That's pretty much what I have to do to all the fans. But I needed this one done so I could get the rad mounted.





Heavy wall tube spacer is to keep the fan from being crushed when I tighten it down to support the rad.










Basic idea...tubes under compression will take the side load of the PA120.3 and keep perpendicular to the chassis.





Tubes and all thread cut to length





Die to clean up the threads





Tapping the PA120.3





Stop nut behind the rad housing is what takes the load and will not tear out like the thin metal of the rad housing.





As you can see in the vid in the OP this is really stiff and strong.





Simple but have you seen this before?

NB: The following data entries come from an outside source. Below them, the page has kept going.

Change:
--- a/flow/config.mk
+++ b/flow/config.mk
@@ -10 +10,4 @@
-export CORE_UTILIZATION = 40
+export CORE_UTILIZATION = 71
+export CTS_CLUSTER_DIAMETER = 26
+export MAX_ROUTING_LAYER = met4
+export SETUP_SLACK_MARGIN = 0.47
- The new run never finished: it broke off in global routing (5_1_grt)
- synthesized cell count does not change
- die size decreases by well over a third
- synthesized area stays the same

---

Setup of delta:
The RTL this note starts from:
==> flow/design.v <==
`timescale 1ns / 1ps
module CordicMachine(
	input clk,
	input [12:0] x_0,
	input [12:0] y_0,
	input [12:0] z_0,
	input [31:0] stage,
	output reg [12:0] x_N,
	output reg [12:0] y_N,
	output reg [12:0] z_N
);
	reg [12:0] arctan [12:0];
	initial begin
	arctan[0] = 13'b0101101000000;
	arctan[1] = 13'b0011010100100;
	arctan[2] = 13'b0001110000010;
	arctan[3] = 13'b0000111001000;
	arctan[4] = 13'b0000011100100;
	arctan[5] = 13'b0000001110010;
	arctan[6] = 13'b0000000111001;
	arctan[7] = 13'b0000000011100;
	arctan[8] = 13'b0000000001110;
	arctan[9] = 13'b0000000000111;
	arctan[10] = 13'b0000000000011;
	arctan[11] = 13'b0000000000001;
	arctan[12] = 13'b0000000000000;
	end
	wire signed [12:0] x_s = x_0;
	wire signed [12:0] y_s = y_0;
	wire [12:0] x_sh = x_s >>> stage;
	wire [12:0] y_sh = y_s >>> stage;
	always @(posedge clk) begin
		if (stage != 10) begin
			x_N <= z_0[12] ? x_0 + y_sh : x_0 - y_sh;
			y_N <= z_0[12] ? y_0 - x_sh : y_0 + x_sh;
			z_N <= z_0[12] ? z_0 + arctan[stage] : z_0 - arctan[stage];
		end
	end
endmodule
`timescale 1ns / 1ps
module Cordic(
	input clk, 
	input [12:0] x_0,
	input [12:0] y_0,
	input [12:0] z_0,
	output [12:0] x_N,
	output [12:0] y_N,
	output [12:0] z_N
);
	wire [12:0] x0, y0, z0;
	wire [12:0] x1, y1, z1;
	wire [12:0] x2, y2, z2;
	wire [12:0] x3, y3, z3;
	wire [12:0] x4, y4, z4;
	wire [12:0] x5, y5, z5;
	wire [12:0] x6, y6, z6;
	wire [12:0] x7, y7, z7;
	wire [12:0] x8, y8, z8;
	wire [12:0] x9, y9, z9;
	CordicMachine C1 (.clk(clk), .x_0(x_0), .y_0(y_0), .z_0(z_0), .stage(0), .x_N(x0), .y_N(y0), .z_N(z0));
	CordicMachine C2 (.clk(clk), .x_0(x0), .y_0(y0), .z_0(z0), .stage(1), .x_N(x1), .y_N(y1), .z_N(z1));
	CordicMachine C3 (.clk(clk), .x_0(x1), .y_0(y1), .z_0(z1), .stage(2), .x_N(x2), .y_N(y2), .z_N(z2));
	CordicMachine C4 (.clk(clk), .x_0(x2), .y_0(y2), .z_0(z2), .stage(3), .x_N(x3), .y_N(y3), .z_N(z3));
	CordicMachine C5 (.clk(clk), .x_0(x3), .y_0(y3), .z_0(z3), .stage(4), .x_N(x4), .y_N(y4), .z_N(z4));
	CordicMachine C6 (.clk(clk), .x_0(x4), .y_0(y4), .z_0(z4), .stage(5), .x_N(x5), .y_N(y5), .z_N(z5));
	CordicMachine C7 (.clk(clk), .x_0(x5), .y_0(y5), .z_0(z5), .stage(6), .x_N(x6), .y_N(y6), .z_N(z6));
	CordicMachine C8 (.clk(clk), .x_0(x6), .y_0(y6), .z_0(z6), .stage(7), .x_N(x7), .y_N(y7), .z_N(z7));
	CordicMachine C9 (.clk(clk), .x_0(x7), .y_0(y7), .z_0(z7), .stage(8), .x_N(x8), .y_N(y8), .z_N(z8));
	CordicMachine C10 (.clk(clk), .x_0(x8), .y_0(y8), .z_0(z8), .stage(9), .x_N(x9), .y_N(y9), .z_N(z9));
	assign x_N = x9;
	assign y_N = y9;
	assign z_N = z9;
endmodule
== try-onyx ==
Design top_level, start of the top module:
module top_level
#(parameter WIDTH = 8)
(
	input clk, rst, init, finish, ack,
	input [WIDTH-1:0]
		ori_0,
		ori_1,
		ori_2,
		ori_3,
		ori_4,
		ori_5,
		ori_6,
		ori_7,
		ori_8,
		ori_9,
		ori_10,
		ori_11,
		ori_12,
		ori_13,
		ori_14,
		ori_15,
		ori_16,
		ori_17,
		ori_18,
		ori_19,
		ori_20,
		ori_21,
		ori_22,
		ori_23,
		ori_24,
		ori_25,
		ori_26,
		ori_27,
		ori_28,
		ori_29,
		ori_30,
		ori_31,
		can_0,
		can_1,
		can_2,
		can_3,
		can_4,
		can_5,
		can_6,
		can_7,
		can_8,
		can_9,
		can_10,
		can_11,
		can_12,
		can_13,
		can_14,
		can_15,
		can_16,
		can_17,
		can_18,
		can_19,
		can_20,
		can_21,
		can_22,
		can_23,
		can_24,
		can_25,
		can_26,
		can_27,
		can_28,
		can_29,
		can_30,
		can_31,
	output done,
	output [WIDTH+4:0] out_sad
	);
make LEC_CHECK=0 ABC_AREA=1 CAP_MARGIN=15 CELL_PAD_IN_SITES_GLOBAL_PLACEMENT=2 CORE_ASPECT_RATIO=1.47 CORE_MARGIN=9 CORE_UTILIZATION=37 CTS_CLUSTER_DIAMETER=172 GPL_ROUTABILITY_DRIVEN=0 HOLD_SLACK_MARGIN=0.09 PLACE_DENSITY=0.42 SETUP_SLACK_MARGIN=1.19 SLEW_MARGIN=35 finish   # period 6.38 ns
run.sh (not shown) runs the stock make flow with config.mk's settings and CLKGATE_MAP_FILE=.
Changes in try-garnet relative to try-onyx:
Settings: changing CORE_MARGIN from 9 to 2; removing CTS_CLUSTER_DIAMETER (formerly 172); removing HOLD_SLACK_MARGIN (formerly 0.09); changing SLEW_MARGIN from 35 to 20; changing CORE_UTILIZATION from 37 to 40; removing PLACE_DENSITY (formerly 0.42); removing CORE_ASPECT_RATIO (formerly 1.47); removing GPL_ROUTABILITY_DRIVEN (formerly 0); removing ABC_AREA (formerly 1); changing CAP_MARGIN from 15 to 20; removing CELL_PAD_IN_SITES_GLOBAL_PLACEMENT (formerly 2); removing SETUP_SLACK_MARGIN (formerly 1.19); changing the clock period (ns, I/O delays scaled along) from 6.38 to 5.61.
[summary]
Final core utilization, try-garnet and try-onyx, lower one = try-onyx.
Going from try-onyx to try-garnet, the number of resized instances in the post-cts repair step was found to have gone up by 1.
Of the two values seen for termination of the worst setup path, b_SAD_4x8.reg_total_sum[12]$_SDFFE_PN0P_ was produced by try-garnet and b_SAD_4x8.reg_total_sum[10]$_SDFFE_PN0P_ by try-onyx.
On try-garnet: cell count along the critical path is about 13% lower than what try-onyx gave.
Compared try-garnet vs try-onyx, and via density per instance is up in try-garnet.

I haven't.


----------



## CyberDruid (Jul 10, 2009)

The client sent the PSU along as well so I could be sure to accomodate it when mounting the pump and plumbing the loop





Thankfully it's a standard form factor and not the new extra huge size PSU.





Sporty





Seems obvious that the pump outlet needs to be right in line with the PA rad  port.





Like right here...with the outlet being just above the PSU





I can do that 




















Straight shot down from the Waterfall reservoir in the top of the case and straight shot to the rad for the minimum of tubing and clutter.





Outlet from the rad can go like this with a T allowing for an easy drain port





Or like this through the lowest PCI slot.





Either way it hits this first





Exit port from the CPU WB drops down to the GFX WB inlet and the GFX outlet goes straight up to the reservoir.





That looks good to me.

More soon


----------



## MKmods (Jul 10, 2009)

while I dont get that warm and fuzzy feeling with  PSs on the bottom it was cool of Antec to add another 120mm fan in the back to help out.
Nicely done CD, beautiful work mounting the Rad.


----------



## CyberDruid (Jul 10, 2009)

It's like they grabbed an Antec 900 in a case stretcher and starting cranking until they got space for another 120mm fan 

Ahead of me I have the HDD flip mod to the Caddies, Changing out the Blue LEDs in the Big Boy 200mm, and sheathing some leads. 

The pump bracket will get drilled out to accept some isolator grommets and I will use longer #10 self tapping screws. The bracket will get painted black and stuck to the case floor with industrial velcro. Not apparent in the pictures one bracket is 1/8" shorter than the other to accomodate the raised stamping in the floor of the case.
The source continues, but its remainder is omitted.